→ **WHAT YOU SHOULD DO**
Look through the entries and report how many lines include the word "assign". Give the number alone.

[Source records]
+ + + + + + +

### src/rtl/hk_spi_initiator.sv
// SPI mode-0 initiator for the housekeeping streaming protocol (command, address, data bytes).
// Optional macro HK_SPI_INITIATOR_CSB_GAP_EN adds a csb-high GAP state of 4*CLK_DIV cycles after each frame.
module hk_spi_initiator #(
    parameter int CLK_DIV = 4
) (
    input  logic       clock,
    input  logic       resetb,
    input  logic       start,
    input  logic       cmd_write,
    input  logic [7:0] addr,
    input  logic [3:0] len,
    input  logic [7:0] wdata,
    input  logic       wdata_valid,
    output logic       wdata_ready,
    output logic [7:0] rdata,
    output logic       rdata_valid,
    output logic       busy,
    output logic       done,
    output logic       csb,
    output logic       sck,
    output logic       sdo,
    input  logic       sdi
);

`ifdef HK_SPI_INITIATOR_CSB_GAP_EN
    typedef enum logic [2:0] {
        IDLE  = 3'd0,
        SETUP = 3'd1,
        SHIFT = 3'd2,
        STALL = 3'd3,
        HOLD  = 3'd4,
        GAP   = 3'd5
    } state_t;
    localparam logic [9:0] GAP_LAST = 10'(4 * CLK_DIV - 1);
`else
    typedef enum logic [2:0] {
        IDLE  = 3'd0,
        SETUP = 3'd1,
        SHIFT = 3'd2,
        STALL = 3'd3,
        HOLD  = 3'd4
    } state_t;
`endif

    localparam logic [7:0] DIV_LAST = 8'(CLK_DIV - 1);

    function automatic logic [7:0] cmd_byte(input logic wr);
        return wr ? 8'h80 : 8'h40;
    endfunction

    state_t     state_r;
    state_t     state_nxt_s;
    logic [7:0] div_cnt_r;
    logic [2:0] bit_cnt_r;
    logic [4:0] byte_cnt_r;
    logic [7:0] shift_r;
    logic [7:0] rx_r;
    logic       rx_pend_r;
    logic       cmd_r;
    logic [7:0] addr_r;
    logic [3:0] len_r;
    logic       csb_r;
    logic       sck_r;
    logic       sdo_r;
    logic       busy_r;
    logic       done_r;
    logic       wdata_ready_r;
    logic       rdata_valid_r;
    logic [7:0] rdata_r;
`ifdef HK_SPI_INITIATOR_CSB_GAP_EN
    logic [9:0] gap_cnt_r;
`endif

    logic tick_s;
    logic accept_s;
    logic rise_s;
    logic fall_s;
    logic boundary_s;
    logic need_wdata_s;
    logic load_w_s;
    logic last_rise_s;
    logic hold_end_s;

    // Timing strobes derived from the half-period counter and bit/byte position.
    always_comb begin
        tick_s       = (div_cnt_r == DIV_LAST);
        accept_s     = (state_r == IDLE) && start && (len != 4'd0);
        rise_s       = tick_s && !sck_r && ((state_r == SETUP) || (state_r == SHIFT));
        fall_s       = tick_s && sck_r && (state_r == SHIFT);
        boundary_s   = fall_s && (bit_cnt_r == 3'd0);
        need_wdata_s = boundary_s && cmd_r && (byte_cnt_r >= 5'd2);
        load_w_s     = (need_wdata_s && wdata_valid) || ((state_r == STALL) && wdata_valid);
        last_rise_s  = rise_s && (bit_cnt_r == 3'd7) && (byte_cnt_r == ({1'b0, len_r} + 5'd1));
        hold_end_s   = (state_r == HOLD) && tick_s && !sck_r;
    end

    // Next-state decode.
    always_comb begin
        state_nxt_s = state_r;
        case (state_r)
            IDLE: begin
                if (accept_s) state_nxt_s = SETUP;
                else          state_nxt_s = IDLE;
            end
            SETUP: begin
                if (tick_s) state_nxt_s = SHIFT;
                else        state_nxt_s = SETUP;
            end
            SHIFT: begin
                if (last_rise_s)                        state_nxt_s = HOLD;
                else if (need_wdata_s && !wdata_valid)  state_nxt_s = STALL;
                else                                    state_nxt_s = SHIFT;
            end
            STALL: begin
                if (wdata_valid) state_nxt_s = SHIFT;
                else             state_nxt_s = STALL;
            end
            HOLD: begin
`ifdef HK_SPI_INITIATOR_CSB_GAP_EN
                if (hold_end_s) state_nxt_s = GAP;
                else            state_nxt_s = HOLD;
`else
                if (hold_end_s) state_nxt_s = IDLE;
                else            state_nxt_s = HOLD;
`endif
            end
`ifdef HK_SPI_INITIATOR_CSB_GAP_EN
            GAP: begin
                if (gap_cnt_r == GAP_LAST) state_nxt_s = IDLE;
                else                       state_nxt_s = GAP;
            end
`endif
            default: state_nxt_s = IDLE;
        endcase
    end

    // State register.
    always_ff @(posedge clock or negedge resetb) begin
        if (!resetb) state_r <= IDLE;
        else         state_r <= state_nxt_s;
    end

    // Frame datapath: SPI pins, shift registers, counters and handshake pulses.
    always_ff @(posedge clock or negedge resetb) begin
        if (!resetb) begin
            div_cnt_r     <= 8'd0;
            bit_cnt_r     <= 3'd0;
            byte_cnt_r    <= 5'd0;
            shift_r       <= 8'h00;
            rx_r          <= 8'h00;
            rx_pend_r     <= 1'b0;
            cmd_r         <= 1'b0;
            addr_r        <= 8'h00;
            len_r         <= 4'd0;
            csb_r         <= 1'b1;
            sck_r         <= 1'b0;
            sdo_r         <= 1'b0;
            busy_r        <= 1'b0;
            done_r        <= 1'b0;
            wdata_ready_r <= 1'b0;
            rdata_valid_r <= 1'b0;
            rdata_r       <= 8'h00;
`ifdef HK_SPI_INITIATOR_CSB_GAP_EN
            gap_cnt_r     <= 10'd0;
`endif
        end else begin
            done_r        <= 1'b0;
            wdata_ready_r <= 1'b0;
            rdata_valid_r <= 1'b0;

            // The counter restarts on every toggle and every state change, so a STALL never shortens a half-period.
            if (tick_s || (state_nxt_s != state_r) || (state_r == IDLE) || (state_r == STALL))
                div_cnt_r <= 8'd0;
            else
                div_cnt_r <= div_cnt_r + 8'd1;

            if (rx_pend_r) begin
                rdata_r       <= rx_r;
                rdata_valid_r <= 1'b1;
                rx_pend_r     <= 1'b0;
            end

            if (accept_s) begin
                csb_r      <= 1'b0;
                busy_r     <= 1'b1;
                cmd_r      <= cmd_write;
                addr_r     <= addr;
                len_r      <= len;
                shift_r    <= cmd_byte(cmd_write);
                sdo_r      <= cmd_byte(cmd_write) >> 7;
                bit_cnt_r  <= 3'd0;
                byte_cnt_r <= 5'd0;
            end

            if (rise_s) begin
                sck_r     <= 1'b1;
                rx_r      <= {rx_r[6:0], sdi};
                bit_cnt_r <= bit_cnt_r + 3'd1;
                if (bit_cnt_r == 3'd7) begin
                    byte_cnt_r <= byte_cnt_r + 5'd1;
                    if (!cmd_r && (byte_cnt_r >= 5'd2)) rx_pend_r <= 1'b1;
                end
            end

            if (fall_s) begin
                sck_r <= 1'b0;
                if (bit_cnt_r != 3'd0) begin
                    shift_r <= {shift_r[6:0], 1'b0};
                    sdo_r   <= shift_r[6];
                end else if (byte_cnt_r == 5'd1) begin
                    shift_r <= addr_r;
                    sdo_r   <= addr_r[7];
                end else if (!cmd_r) begin
                    shift_r <= 8'h00;
                    sdo_r   <= 1'b0;
                end
            end

            if (load_w_s) begin
                shift_r       <= wdata;
                sdo_r         <= wdata[7];
                wdata_ready_r <= 1'b1;
            end

            if ((state_r == HOLD) && tick_s) begin
                if (sck_r) begin
                    sck_r <= 1'b0;
                end else begin
                    csb_r  <= 1'b1;
                    done_r <= 1'b1;
                    sdo_r  <= 1'b0;
`ifdef HK_SPI_INITIATOR_CSB_GAP_EN
                    busy_r <= 1'b1;
`else
                    busy_r <= 1'b0;
`endif
                end
            end

`ifdef HK_SPI_INITIATOR_CSB_GAP_EN
            if (state_r == GAP) begin
                gap_cnt_r <= gap_cnt_r + 10'd1;
                if (gap_cnt_r == GAP_LAST) busy_r <= 1'b0;
            end else begin
                gap_cnt_r <= 10'd0;
            end
`endif
        end
    end

    assign csb         = csb_r;
    assign sck         = sck_r;
    assign sdo         = sdo_r;
    assign busy        = busy_r;
    assign done        = done_r;
    assign wdata_ready = wdata_ready_r;
    assign rdata_valid = rdata_valid_r;
    assign rdata       = rdata_r;

endmodule

### config.mk
export PLATFORM = sky130hd
export DESIGN_NAME = hk_spi_initiator
export DESIGN_NICKNAME = d
export VERILOG_FILES = /design/src/rtl/hk_spi_initiator.sv
export SDC_FILE = /design/constraint.sdc
export NUM_CORES = 1
export LEC_CHECK = 0
export ABC_AREA = 1
export BUFFER_PORTS_ARGS = -buffer_cell sky130_fd_sc_hd__buf_2
export CAP_MARGIN = 20
export CORE_ASPECT_RATIO = 1.2
export CORE_MARGIN = 1.5
export CORE_UTILIZATION = 50
export DETAILED_ROUTE_END_ITERATION = 7
export PLACE_DENSITY = 0.75
export SLEW_MARGIN = 15
export SYNTH_ARGS = -nofsm -noshare
export SYNTH_HDL_FRONTEND = slang
export SYNTH_SLANG_ARGS = --single-unit
### constraint.sdc
create_clock -name clock -period 1.9 [get_ports clock]
set_input_delay 0.38 -clock clock [delete_from_list [all_inputs] [get_ports clock]]
set_output_delay 0.38 -clock clock [all_outputs]
set_load 0.03 [all_outputs]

+ + + + + + +

→ **PROBLEM SOLUTION**
8